§ Work instructions
Find the word "status" below. Copy each line that has it.
╭─ Task inputs
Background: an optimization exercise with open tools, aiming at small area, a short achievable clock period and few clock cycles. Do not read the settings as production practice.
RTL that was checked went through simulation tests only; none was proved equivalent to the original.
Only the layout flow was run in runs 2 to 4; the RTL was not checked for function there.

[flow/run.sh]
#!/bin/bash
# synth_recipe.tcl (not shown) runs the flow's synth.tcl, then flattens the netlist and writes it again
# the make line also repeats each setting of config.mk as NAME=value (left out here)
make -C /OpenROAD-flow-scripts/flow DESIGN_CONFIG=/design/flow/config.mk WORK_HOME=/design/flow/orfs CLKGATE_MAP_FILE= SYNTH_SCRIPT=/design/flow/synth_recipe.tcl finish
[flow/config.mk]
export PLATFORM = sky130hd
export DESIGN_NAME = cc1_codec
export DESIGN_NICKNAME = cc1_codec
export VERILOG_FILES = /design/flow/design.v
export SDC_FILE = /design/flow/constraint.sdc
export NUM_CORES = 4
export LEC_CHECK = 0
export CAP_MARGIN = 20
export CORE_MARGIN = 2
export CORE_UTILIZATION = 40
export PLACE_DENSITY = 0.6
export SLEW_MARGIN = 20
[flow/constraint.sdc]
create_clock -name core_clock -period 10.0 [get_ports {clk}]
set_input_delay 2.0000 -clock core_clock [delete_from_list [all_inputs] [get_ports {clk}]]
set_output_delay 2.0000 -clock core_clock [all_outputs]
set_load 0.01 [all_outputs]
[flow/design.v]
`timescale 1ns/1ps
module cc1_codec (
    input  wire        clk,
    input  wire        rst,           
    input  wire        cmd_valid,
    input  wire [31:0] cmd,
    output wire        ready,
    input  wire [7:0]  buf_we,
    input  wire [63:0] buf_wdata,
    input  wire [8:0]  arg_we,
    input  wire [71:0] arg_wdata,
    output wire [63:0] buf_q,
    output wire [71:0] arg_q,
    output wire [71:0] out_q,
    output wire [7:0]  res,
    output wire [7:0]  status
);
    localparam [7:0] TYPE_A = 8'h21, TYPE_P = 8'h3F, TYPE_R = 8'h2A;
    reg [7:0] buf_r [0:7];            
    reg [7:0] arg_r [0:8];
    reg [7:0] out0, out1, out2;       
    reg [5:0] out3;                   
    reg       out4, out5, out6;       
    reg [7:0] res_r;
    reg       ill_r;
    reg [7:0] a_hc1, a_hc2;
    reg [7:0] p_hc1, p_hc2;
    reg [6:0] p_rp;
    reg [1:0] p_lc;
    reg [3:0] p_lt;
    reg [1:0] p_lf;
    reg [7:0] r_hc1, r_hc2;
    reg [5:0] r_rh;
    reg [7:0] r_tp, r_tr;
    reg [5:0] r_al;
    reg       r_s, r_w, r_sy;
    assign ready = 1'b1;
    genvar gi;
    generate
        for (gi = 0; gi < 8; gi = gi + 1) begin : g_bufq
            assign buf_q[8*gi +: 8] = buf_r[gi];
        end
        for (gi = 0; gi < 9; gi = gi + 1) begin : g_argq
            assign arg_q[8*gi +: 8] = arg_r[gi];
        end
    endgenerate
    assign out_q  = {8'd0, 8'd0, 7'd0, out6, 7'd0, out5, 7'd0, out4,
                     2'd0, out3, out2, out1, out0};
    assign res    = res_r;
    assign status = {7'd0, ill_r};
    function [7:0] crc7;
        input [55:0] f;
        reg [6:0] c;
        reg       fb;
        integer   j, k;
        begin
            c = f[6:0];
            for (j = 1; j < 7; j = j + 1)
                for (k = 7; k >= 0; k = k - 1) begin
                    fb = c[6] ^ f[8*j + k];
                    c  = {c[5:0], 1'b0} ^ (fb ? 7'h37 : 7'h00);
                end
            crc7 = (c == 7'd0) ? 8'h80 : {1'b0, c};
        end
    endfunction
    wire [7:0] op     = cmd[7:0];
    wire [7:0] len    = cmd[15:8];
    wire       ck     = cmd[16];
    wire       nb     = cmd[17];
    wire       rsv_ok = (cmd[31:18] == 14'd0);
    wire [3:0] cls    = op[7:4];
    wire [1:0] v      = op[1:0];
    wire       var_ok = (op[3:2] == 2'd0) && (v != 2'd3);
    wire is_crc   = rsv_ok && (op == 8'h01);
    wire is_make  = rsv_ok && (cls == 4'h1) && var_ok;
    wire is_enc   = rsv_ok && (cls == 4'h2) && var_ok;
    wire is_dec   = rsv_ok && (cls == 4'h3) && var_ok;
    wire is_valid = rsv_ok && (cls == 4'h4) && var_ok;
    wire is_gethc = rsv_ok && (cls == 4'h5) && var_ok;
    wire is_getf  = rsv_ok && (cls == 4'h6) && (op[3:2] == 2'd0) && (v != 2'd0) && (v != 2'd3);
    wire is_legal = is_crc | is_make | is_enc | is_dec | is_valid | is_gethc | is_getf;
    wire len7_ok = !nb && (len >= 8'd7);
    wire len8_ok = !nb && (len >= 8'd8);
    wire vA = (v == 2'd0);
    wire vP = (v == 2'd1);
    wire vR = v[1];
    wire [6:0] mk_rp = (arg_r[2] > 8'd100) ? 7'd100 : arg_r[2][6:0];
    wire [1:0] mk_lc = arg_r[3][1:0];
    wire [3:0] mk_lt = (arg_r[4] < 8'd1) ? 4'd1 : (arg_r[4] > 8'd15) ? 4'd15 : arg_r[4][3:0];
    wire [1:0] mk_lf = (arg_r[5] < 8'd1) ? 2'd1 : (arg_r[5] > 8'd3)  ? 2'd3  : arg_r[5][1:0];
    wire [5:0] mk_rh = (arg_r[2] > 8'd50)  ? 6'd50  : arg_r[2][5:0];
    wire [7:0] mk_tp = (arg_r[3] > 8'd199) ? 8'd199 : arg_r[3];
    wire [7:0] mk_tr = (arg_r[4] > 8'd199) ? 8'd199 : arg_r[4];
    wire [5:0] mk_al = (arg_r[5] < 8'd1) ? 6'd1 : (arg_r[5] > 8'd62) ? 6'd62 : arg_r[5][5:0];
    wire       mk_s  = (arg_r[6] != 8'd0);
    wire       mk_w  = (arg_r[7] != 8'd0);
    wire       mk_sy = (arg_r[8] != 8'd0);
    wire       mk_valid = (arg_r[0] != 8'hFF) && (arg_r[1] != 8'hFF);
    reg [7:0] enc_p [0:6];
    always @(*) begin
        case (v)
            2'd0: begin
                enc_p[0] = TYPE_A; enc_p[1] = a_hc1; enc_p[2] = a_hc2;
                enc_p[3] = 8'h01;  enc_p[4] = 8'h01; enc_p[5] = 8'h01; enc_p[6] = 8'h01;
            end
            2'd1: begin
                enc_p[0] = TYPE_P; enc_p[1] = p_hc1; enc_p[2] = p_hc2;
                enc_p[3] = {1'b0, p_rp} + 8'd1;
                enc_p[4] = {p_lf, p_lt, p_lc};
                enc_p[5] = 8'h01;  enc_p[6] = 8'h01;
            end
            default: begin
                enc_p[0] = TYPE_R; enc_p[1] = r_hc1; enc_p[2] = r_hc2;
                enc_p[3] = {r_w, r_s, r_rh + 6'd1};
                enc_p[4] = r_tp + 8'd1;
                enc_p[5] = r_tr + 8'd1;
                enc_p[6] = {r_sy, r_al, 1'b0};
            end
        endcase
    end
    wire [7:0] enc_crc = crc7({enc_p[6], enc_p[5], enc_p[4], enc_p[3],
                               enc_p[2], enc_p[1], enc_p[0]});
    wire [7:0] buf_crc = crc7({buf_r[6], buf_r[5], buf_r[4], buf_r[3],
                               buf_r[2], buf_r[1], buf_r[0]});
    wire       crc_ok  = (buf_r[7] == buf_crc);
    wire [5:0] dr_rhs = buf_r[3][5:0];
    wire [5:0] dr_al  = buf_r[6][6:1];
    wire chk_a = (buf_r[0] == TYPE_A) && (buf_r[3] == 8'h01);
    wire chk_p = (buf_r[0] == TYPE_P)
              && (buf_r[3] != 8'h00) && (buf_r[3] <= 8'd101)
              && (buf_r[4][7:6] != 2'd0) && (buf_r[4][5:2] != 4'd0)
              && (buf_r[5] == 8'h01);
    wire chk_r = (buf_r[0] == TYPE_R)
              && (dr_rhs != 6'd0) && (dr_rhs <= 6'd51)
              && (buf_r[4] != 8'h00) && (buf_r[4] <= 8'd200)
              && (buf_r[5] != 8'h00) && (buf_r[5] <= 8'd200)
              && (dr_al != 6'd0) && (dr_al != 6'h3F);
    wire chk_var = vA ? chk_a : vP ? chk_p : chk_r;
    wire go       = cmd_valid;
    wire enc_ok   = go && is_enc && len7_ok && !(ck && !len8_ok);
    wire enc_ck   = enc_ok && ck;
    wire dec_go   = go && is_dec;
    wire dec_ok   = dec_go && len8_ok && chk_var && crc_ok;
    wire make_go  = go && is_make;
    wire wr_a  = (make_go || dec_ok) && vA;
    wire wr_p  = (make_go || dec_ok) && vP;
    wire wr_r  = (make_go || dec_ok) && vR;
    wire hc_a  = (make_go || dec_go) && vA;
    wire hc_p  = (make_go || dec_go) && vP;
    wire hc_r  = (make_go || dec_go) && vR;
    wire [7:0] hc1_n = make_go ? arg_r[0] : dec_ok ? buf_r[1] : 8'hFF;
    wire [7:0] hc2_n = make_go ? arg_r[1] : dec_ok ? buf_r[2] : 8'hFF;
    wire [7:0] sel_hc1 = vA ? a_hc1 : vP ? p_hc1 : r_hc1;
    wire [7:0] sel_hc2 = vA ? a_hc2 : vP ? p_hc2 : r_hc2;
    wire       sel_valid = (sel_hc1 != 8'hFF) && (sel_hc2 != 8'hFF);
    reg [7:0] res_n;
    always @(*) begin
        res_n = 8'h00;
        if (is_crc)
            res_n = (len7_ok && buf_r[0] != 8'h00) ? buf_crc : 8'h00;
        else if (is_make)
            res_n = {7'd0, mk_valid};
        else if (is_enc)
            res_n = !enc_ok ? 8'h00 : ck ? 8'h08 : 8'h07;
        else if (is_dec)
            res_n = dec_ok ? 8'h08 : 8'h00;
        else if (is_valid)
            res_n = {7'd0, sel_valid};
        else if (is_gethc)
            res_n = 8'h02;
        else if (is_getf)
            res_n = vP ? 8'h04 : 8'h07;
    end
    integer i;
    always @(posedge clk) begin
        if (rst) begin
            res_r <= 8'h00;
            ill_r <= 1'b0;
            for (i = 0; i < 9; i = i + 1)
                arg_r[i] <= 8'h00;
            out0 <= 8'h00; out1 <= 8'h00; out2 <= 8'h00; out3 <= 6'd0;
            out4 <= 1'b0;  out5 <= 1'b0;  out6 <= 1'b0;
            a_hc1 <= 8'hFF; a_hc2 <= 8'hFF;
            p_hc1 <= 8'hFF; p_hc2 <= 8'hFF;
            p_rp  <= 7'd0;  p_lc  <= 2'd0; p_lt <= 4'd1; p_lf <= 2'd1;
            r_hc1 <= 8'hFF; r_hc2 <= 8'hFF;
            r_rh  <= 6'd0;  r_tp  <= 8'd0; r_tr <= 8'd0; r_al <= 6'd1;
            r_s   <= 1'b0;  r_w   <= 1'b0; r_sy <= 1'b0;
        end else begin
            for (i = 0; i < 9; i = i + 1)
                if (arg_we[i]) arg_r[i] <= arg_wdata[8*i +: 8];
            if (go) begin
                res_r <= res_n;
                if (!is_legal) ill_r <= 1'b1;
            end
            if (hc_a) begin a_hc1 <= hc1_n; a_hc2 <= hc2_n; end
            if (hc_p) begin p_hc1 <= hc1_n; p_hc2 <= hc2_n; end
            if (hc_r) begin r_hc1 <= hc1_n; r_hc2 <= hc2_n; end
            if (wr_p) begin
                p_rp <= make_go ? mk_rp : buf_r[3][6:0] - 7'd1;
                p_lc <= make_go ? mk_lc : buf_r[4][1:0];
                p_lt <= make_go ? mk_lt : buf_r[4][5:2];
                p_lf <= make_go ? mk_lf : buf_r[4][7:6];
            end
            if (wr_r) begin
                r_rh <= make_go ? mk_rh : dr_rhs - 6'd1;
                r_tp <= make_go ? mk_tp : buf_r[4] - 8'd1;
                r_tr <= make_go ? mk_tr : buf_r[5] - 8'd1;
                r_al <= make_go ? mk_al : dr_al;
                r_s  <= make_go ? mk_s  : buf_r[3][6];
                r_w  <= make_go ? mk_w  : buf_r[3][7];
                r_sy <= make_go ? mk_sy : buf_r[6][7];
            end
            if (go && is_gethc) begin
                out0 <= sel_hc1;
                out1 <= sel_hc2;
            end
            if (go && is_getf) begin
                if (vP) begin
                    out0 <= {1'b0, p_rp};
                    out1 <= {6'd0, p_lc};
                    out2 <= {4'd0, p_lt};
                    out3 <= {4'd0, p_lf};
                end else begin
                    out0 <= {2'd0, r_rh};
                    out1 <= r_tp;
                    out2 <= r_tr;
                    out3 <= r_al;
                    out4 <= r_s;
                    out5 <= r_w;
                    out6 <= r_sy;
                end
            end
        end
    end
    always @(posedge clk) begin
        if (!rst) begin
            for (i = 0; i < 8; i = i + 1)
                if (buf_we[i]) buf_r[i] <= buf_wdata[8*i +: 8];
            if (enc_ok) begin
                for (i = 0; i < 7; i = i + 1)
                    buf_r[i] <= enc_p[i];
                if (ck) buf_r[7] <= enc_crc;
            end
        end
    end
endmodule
╰─
§ Your solution
    output wire [7:0]  status
    assign status = {7'd0, ill_r};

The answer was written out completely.